Netzausbau
Erweiterung, Verstärkung oder Modernisierung der Strom- und Gasinfrastruktur, um neue Erzeuger (EE), neue Lasten (E-Mobilität, Wärmepumpen) oder erhöhte Übertragungskapazitäten zu integrieren. Der Netzausbau ist gesetzlich durch den Netzentwicklungsplan geregelt und von der BNetzA genehmigt. Er wird über Netzentgelte finanziert.
Grundprinzipien
Netzausbau folgt einem zweistufigen Planungsprozess: 1) Bedarfsermittlung durch Szenariorahmen (Erzeugung und Verbrauch 2030–2045), 2) Genehmigung durch BNetzA. Für Übertragungsnetze gibt es den Bundesbedarfsplan; für Verteilnetze regionale Netzentwicklungspläne.
Anwendung in der Praxis
Große Projekte: SuedLink (2 GW DC-Leitung von Nord- nach Süddeutschland), SuedOstLink, P-Dolwin-Plattformen für Offshore-Wind. Im Verteilnetz: Kabelverlegung, Trafoverstärkung, Blindleistungskompensation für PV- und WP-Integration.
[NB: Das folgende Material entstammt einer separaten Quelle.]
Background: an optimization exercise with open tools, aiming at small area, a short achievable clock period and few clock cycles per item. Do not read the settings as production practice.
At most, simulation tests tie the RTL to the original design; equivalence was not proved.
Power figures rest on the tool's default switching activity, not on a simulated workload.

==> inputs of run H <==
// simple_cpu_top
module simple_cpu_top #(
    parameter BIT_WIDTH = 16,
    parameter PROGRAM_FILE = "program.mem"
)(
    input wire clk,
    input wire rst_n,
    input wire start,
    input wire [BIT_WIDTH-1:0] operand_a,
    input wire [BIT_WIDTH-1:0] operand_b,
    output wire [BIT_WIDTH-1:0] result,
    output wire done
);
Settings: LEC_CHECK=0, CAP_MARGIN=20, CORE_MARGIN=2, CORE_UTILIZATION=40, GPL_TIMING_DRIVEN=0, SETUP_SLACK_MARGIN=1.0, SLEW_MARGIN=20, SYNTH_HIERARCHICAL=1, SYNTH_MINIMUM_KEEP_SIZE=0; clock period 5.0 ns.
standard.sh (not shown) runs the stock make flow with config.mk's settings and CLKGATE_MAP_FILE= SYNTH_SCRIPT=/design/flow/synth_recipe.tcl, a recipe that flattens the netlist after the stock synthesis.
==> flow/flow/run.sh <==
#!/bin/bash
# The standard layout with: port buffers made from buf_2 cells (ORFS's
# default picks a delay buffer, clkdlybuf4s50_1), then reduced to buf_1 for
# the output ports and the lightly loaded input ports (flow/outbuf.tcl); the
# buffers that synthesis (ABC) inserted removed at
# floorplan, leaving buffering to the resizer, which sees the placement; and
# ORFS's power recovery after global routing, which downsizes gates off the
# critical paths.
set -euo pipefail
bash standard.sh "BUFFER_PORTS_ARGS=-buffer_cell sky130_fd_sc_hd__buf_2" "POST_GLOBAL_PLACE_TCL=$(pwd)/flow/outbuf.tcl" REMOVE_ABC_BUFFERS=1 RECOVER_POWER=100 finish > standard_run.log 2>&1
==> flow/flow/outbuf.tcl <==
# After global placement: the output-port buffers drive only the port's fixed
# load, so use the smallest buffer for them (the resizer upsizes any that
# need it).
foreach inst [get_cells output*] {
  replace_cell $inst sky130_fd_sc_hd__buf_1
}
==> inputs of run R, as changes to run H <==
--- a/flow/design.v
+++ b/flow/design.v
@@ -1,12 +1,10 @@
 module simple_datapath #(
     parameter BIT_WIDTH = 16
 )(
-    input wire clk,
-    input wire en,
     input wire [BIT_WIDTH-1:0] a,
     input wire [BIT_WIDTH-1:0] b,
     output wire [BIT_WIDTH-1:0] p
 );
     wire w1 = ~(a[0] & b[0]);
     wire w2 = ~(a[1] & b[0]);
     wire w3 = ~(a[2] & b[0]);
@@ -418,59 +416,53 @@
     mul_ha u142 (.x(w191), .y(w189), .s(w364), .c(w365));
     wire w366;
     mul_ao u143 (.g(w365), .p(w364), .ci(w363), .co(w366));
     wire w367, w368;
     mul_ha u144 (.x(w205), .y(w207), .s(w367), .c(w368));
     wire w369;
     mul_ao u145 (.g(w368), .p(w367), .ci(w366), .co(w369));
-    reg [21:0] q;
-    always @(posedge clk)
-        if (en) q <= {w346, w292, w317, w268, w291, w267, w246, w245, w243, w208, w225, w369, ~(w367 ^ w366), ~(w364 ^ w363), ~(w359 ^ w358), ~(w356 ^ w355), ~w354, ~w352, ~w350, ~w348, w17 ^ w2, ~w1};
-    assign p[0] = q[0];
-    assign p[1] = q[1];
-    assign p[2] = q[2];
-    assign p[3] = q[3];
-    assign p[4] = q[4];
-    assign p[5] = q[5];
-    assign p[6] = q[6];
-    assign p[7] = q[7];
-    assign p[8] = q[8];
-    assign p[9] = q[9];
     wire w370, w371;
-    mul_ha u146 (.x(q[11]), .y(q[12]), .s(w370), .c(w371));
+    mul_ha u146 (.x(w225), .y(w208), .s(w370), .c(w371));
     wire w372;
-    mul_ao u147 (.g(w371), .p(w370), .ci(q[10]), .co(w372));
+    mul_ao u147 (.g(w371), .p(w370), .ci(w369), .co(w372));
     wire w373, w374;
-    mul_ha u148 (.x(q[13]), .y(q[14]), .s(w373), .c(w374));
+    mul_ha u148 (.x(w243), .y(w245), .s(w373), .c(w374));
     wire w375;
     mul_ao u149 (.g(w374), .p(w373), .ci(w372), .co(w375));
     wire w376, w377;
-    mul_ha u150 (.x(q[15]), .y(q[16]), .s(w376), .c(w377));
+    mul_ha u150 (.x(w246), .y(w267), .s(w376), .c(w377));
     wire w378;
-    mul_ao u151 (.g(w377), .p(w376), .ci(w374), .co(w378));
-    wire w379 = w376 & w373;
-    wire w380;
-    mul_ao u152 (.g(w378), .p(w379), .ci(w372), .co(w380));
+    mul_ao u151 (.g(w377), .p(w376), .ci(w375), .co(w378));
+    wire w379, w380;
+    mul_ha u152 (.x(w291), .y(w268), .s(w379), .c(w380));
     wire w381, w382;
-    mul_ha u153 (.x(q[17]), .y(q[18]), .s(w381), .c(w382));
-    wire w383, w384;
-    mul_ha u154 (.x(q[19]), .y(q[20]), .s(w383), .c(w384));
+    mul_ha u153 (.x(w317), .y(w292), .s(w381), .c(w382));
+    wire w383;
+    mul_ao u154 (.g(w382), .p(w381), .ci(w380), .co(w383));
+    wire w384 = w381 & w379;
     wire w385;
-    mul_ao u155 (.g(w384), .p(w383), .ci(w382), .co(w385));
-    wire w386 = w383 & w381;
-    wire w387;
-    mul_ao u156 (.g(w382), .p(w381), .ci(w380), .co(w387));
-    wire w388;
-    mul_ao u157 (.g(w385), .p(w386), .ci(w380), .co(w388));
-    assign p[10] = ~(w370 ^ q[10]);
+    mul_ao u155 (.g(w380), .p(w379), .ci(w378), .co(w385));
+    wire w386;
+    mul_ao u156 (.g(w383), .p(w384), .ci(w378), .co(w386));
+    assign p[0] = ~w1;
+    assign p[1] = w17 ^ w2;
+    assign p[2] = ~w348;
+    assign p[3] = ~w350;
+    assign p[4] = ~w352;
+    assign p[5] = ~w354;
+    assign p[6] = ~(w356 ^ w355);
+    assign p[7] = ~(w359 ^ w358);
+    assign p[8] = ~(w364 ^ w363);
+    assign p[9] = ~(w367 ^ w366);
+    assign p[10] = ~(w370 ^ w369);
     assign p[11] = ~(w373 ^ w372);
     assign p[12] = ~(w376 ^ w375);
-    assign p[13] = ~(w381 ^ w380);
-    assign p[14] = ~(w383 ^ w387);
-    assign p[15] = (q[21] ^ w388);
+    assign p[13] = ~(w379 ^ w378);
+    assign p[14] = ~(w381 ^ w385);
+    assign p[15] = (w346 ^ w386);
 endmodule
 module mul_fa (
     input wire x, y, z,
     output wire s, c
 );
     assign s = x ^ y ^ z;
     assign c = (x & y) | (x & z) | (y & z);
@@ -527,14 +519,19 @@
     input wire rst_n,
     input wire start,
     input wire [BIT_WIDTH-1:0] operand_a,
     input wire [BIT_WIDTH-1:0] operand_b,
     output wire [BIT_WIDTH-1:0] result,
     output wire done
 );
+    wire [BIT_WIDTH-1:0] product;
     simple_datapath #(.BIT_WIDTH(BIT_WIDTH)) datapath (
-        .clk(clk), .en(start), .a(operand_a), .b(operand_b), .p(result)
+        .a(operand_a), .b(operand_b), .p(product)
     );
     simple_control control (
         .clk(clk), .rst_n(rst_n), .start(start), .done(done)
     );
+    reg [BIT_WIDTH-1:0] result_r;
+    always @(posedge clk)
+        if (start) result_r <= product;
+    assign result = result_r;
 endmodule
==> flow/flow/outbuf.tcl (replaced) <==
# After global placement: the output-port buffers drive only the port's fixed
# load and have plenty of slack, so use the smallest buffer for them; so also
# for input-port buffers with few loads (the resizer upsizes any that need it).
foreach inst [get_cells output*] {
  replace_cell $inst sky130_fd_sc_hd__buf_1
}
foreach inst [get_cells input*] {
  set pin [get_pins -of_objects $inst -filter "direction == output"]
  set net [get_nets -of_objects $pin]
  set nload [llength [get_pins -of_objects $net -filter "direction == input"]]
  if {$nload <= 4} {
    replace_cell $inst sky130_fd_sc_hd__buf_1
  }
}
Settings changed: CTS_BUF_LIST set to sky130_fd_sc_hd__clkbuf_4, PLACE_DENSITY set to 0.75, SETUP_SLACK_MARGIN 1.0 to not set.
==> inputs of run X, as changes to run H <==
--- a/flow/design.v
+++ b/flow/design.v
@@ -1,12 +1,10 @@
 module simple_datapath #(
     parameter BIT_WIDTH = 16
 )(
-    input wire clk,
-    input wire en,
     input wire [BIT_WIDTH-1:0] a,
     input wire [BIT_WIDTH-1:0] b,
     output wire [BIT_WIDTH-1:0] p
 );
     wire w1 = ~(a[0] & b[0]);
     wire w2 = ~(a[1] & b[0]);
     wire w3 = ~(a[2] & b[0]);
@@ -418,59 +416,53 @@
     mul_ha u142 (.x(w191), .y(w189), .s(w364), .c(w365));
     wire w366;
     mul_ao u143 (.g(w365), .p(w364), .ci(w363), .co(w366));
     wire w367, w368;
     mul_ha u144 (.x(w205), .y(w207), .s(w367), .c(w368));
     wire w369;
     mul_ao u145 (.g(w368), .p(w367), .ci(w366), .co(w369));
-    reg [21:0] q;
-    always @(posedge clk)
-        if (en) q <= {w346, w292, w317, w268, w291, w267, w246, w245, w243, w208, w225, w369, ~(w367 ^ w366), ~(w364 ^ w363), ~(w359 ^ w358), ~(w356 ^ w355), ~w354, ~w352, ~w350, ~w348, w17 ^ w2, ~w1};
-    assign p[0] = q[0];
-    assign p[1] = q[1];
-    assign p[2] = q[2];
-    assign p[3] = q[3];
-    assign p[4] = q[4];
-    assign p[5] = q[5];
-    assign p[6] = q[6];
-    assign p[7] = q[7];
-    assign p[8] = q[8];
-    assign p[9] = q[9];
     wire w370, w371;
-    mul_ha u146 (.x(q[11]), .y(q[12]), .s(w370), .c(w371));
+    mul_ha u146 (.x(w225), .y(w208), .s(w370), .c(w371));
     wire w372;
-    mul_ao u147 (.g(w371), .p(w370), .ci(q[10]), .co(w372));
+    mul_ao u147 (.g(w371), .p(w370), .ci(w369), .co(w372));
     wire w373, w374;
-    mul_ha u148 (.x(q[13]), .y(q[14]), .s(w373), .c(w374));
+    mul_ha u148 (.x(w243), .y(w245), .s(w373), .c(w374));
     wire w375;
     mul_ao u149 (.g(w374), .p(w373), .ci(w372), .co(w375));
     wire w376, w377;
-    mul_ha u150 (.x(q[15]), .y(q[16]), .s(w376), .c(w377));
+    mul_ha u150 (.x(w246), .y(w267), .s(w376), .c(w377));
     wire w378;
-    mul_ao u151 (.g(w377), .p(w376), .ci(w374), .co(w378));
-    wire w379 = w376 & w373;
-    wire w380;
-    mul_ao u152 (.g(w378), .p(w379), .ci(w372), .co(w380));
+    mul_ao u151 (.g(w377), .p(w376), .ci(w375), .co(w378));
+    wire w379, w380;
+    mul_ha u152 (.x(w291), .y(w268), .s(w379), .c(w380));
     wire w381, w382;
-    mul_ha u153 (.x(q[17]), .y(q[18]), .s(w381), .c(w382));
-    wire w383, w384;
-    mul_ha u154 (.x(q[19]), .y(q[20]), .s(w383), .c(w384));
+    mul_ha u153 (.x(w317), .y(w292), .s(w381), .c(w382));
+    wire w383;
+    mul_ao u154 (.g(w382), .p(w381), .ci(w380), .co(w383));
+    wire w384 = w381 & w379;
     wire w385;
-    mul_ao u155 (.g(w384), .p(w383), .ci(w382), .co(w385));
-    wire w386 = w383 & w381;
-    wire w387;
-    mul_ao u156 (.g(w382), .p(w381), .ci(w380), .co(w387));
-    wire w388;
-    mul_ao u157 (.g(w385), .p(w386), .ci(w380), .co(w388));
-    assign p[10] = ~(w370 ^ q[10]);
+    mul_ao u155 (.g(w380), .p(w379), .ci(w378), .co(w385));
+    wire w386;
+    mul_ao u156 (.g(w383), .p(w384), .ci(w378), .co(w386));
+    assign p[0] = ~w1;
+    assign p[1] = w17 ^ w2;
+    assign p[2] = ~w348;
+    assign p[3] = ~w350;
+    assign p[4] = ~w352;
+    assign p[5] = ~w354;
+    assign p[6] = ~(w356 ^ w355);
+    assign p[7] = ~(w359 ^ w358);
+    assign p[8] = ~(w364 ^ w363);
+    assign p[9] = ~(w367 ^ w366);
+    assign p[10] = ~(w370 ^ w369);
     assign p[11] = ~(w373 ^ w372);
     assign p[12] = ~(w376 ^ w375);
-    assign p[13] = ~(w381 ^ w380);
-    assign p[14] = ~(w383 ^ w387);
-    assign p[15] = (q[21] ^ w388);
+    assign p[13] = ~(w379 ^ w378);
+    assign p[14] = ~(w381 ^ w385);
+    assign p[15] = (w346 ^ w386);
 endmodule
 module mul_fa (
     input wire x, y, z,
     output wire s, c
 );
     assign s = x ^ y ^ z;
     assign c = (x & y) | (x & z) | (y & z);
@@ -527,14 +519,19 @@
     input wire rst_n,
     input wire start,
     input wire [BIT_WIDTH-1:0] operand_a,
     input wire [BIT_WIDTH-1:0] operand_b,
     output wire [BIT_WIDTH-1:0] result,
     output wire done
 );
+    wire [BIT_WIDTH-1:0] product;
     simple_datapath #(.BIT_WIDTH(BIT_WIDTH)) datapath (
-        .clk(clk), .en(start), .a(operand_a), .b(operand_b), .p(result)
+        .a(operand_a), .b(operand_b), .p(product)
     );
     simple_control control (
         .clk(clk), .rst_n(rst_n), .start(start), .done(done)
     );
+    reg [BIT_WIDTH-1:0] result_r;
+    always @(posedge clk)
+        if (start) result_r <= product;
+    assign result = result_r;
 endmodule
==> flow/flow/run.sh (replaced) <==
#!/bin/bash
# The standard layout with: port buffers made from buf_2 cells (ORFS's
# default picks a delay buffer, clkdlybuf4s50_1); the buffers that synthesis
# (ABC) inserted removed at floorplan, leaving buffering to the resizer, which
# sees the placement; and ORFS's power recovery after global routing, which
# downsizes gates off the critical paths.
set -euo pipefail
bash standard.sh "BUFFER_PORTS_ARGS=-buffer_cell sky130_fd_sc_hd__buf_2" REMOVE_ABC_BUFFERS=1 RECOVER_POWER=100 finish > standard_run.log 2>&1
Settings changed: SETUP_SLACK_MARGIN 1.0 to not set.
removed: flow/flow/outbuf.tcl
==> inputs of run F, as changes to run H <==
==> flow/flow/run.sh (replaced) <==
#!/bin/bash
# The standard layout with: port buffers made from buf_2 cells (ORFS's
# default picks a delay buffer, clkdlybuf4s50_1), then reduced to buf_1 for
# the output ports and the lightly loaded input ports (flow/outbuf.tcl); the
# buffers that synthesis (ABC) inserted removed at
# floorplan, leaving buffering to the resizer, which sees the placement; and
# ORFS's power recovery after global routing, which downsizes gates off the
# critical paths.
set -euo pipefail
bash standard.sh "BUFFER_PORTS_ARGS=-buffer_cell sky130_fd_sc_hd__buf_2" "POST_GLOBAL_PLACE_TCL=$(pwd)/flow/outbuf.tcl" REMOVE_ABC_BUFFERS=1 finish > standard_run.log 2>&1
Settings changed: SETUP_SLACK_MARGIN 1.0 to not set.
==> reports/summary.md <==
The destination of the critical timing path is datapath.q[21]. The endpoint of the worst hold-timing path was control.done. The fraction of standard cell area in multi-input logic is 0.696, and the routed via count is 2575. After detailed routing, the total wire length is 7780 um. Clock-pin slew was measured on the worst setup and hold paths at 0.09 ns. After detailed routing, the met2 layer carries 3910 um of wire. The sequential group share of total power came out at 0.215. The met3 track demand over resource is 0.0178.

The flow ran to the end and the layout has no timing, DRC or antenna violations. The global-route track usage on met2 came out at 0.305. Global-route total usage across every layer: 0.168.
# the run above: run H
Energiewirtschaftliche Bedeutung
Der Netzausbau ist Flaschenhals der Energiewende. Ohne ausreichende Übertragungskapazität können Wind- und Solarkraftwerke nicht wirtschaftlich betrieben werden. Verzögerungen kosten Milliarden durch Redispatch.
Einordnung im Prozess
Bei der Anlagenplanung analysieren wir Netzkapazitäten und mögliche Einspeisemanagementverpflichtungen.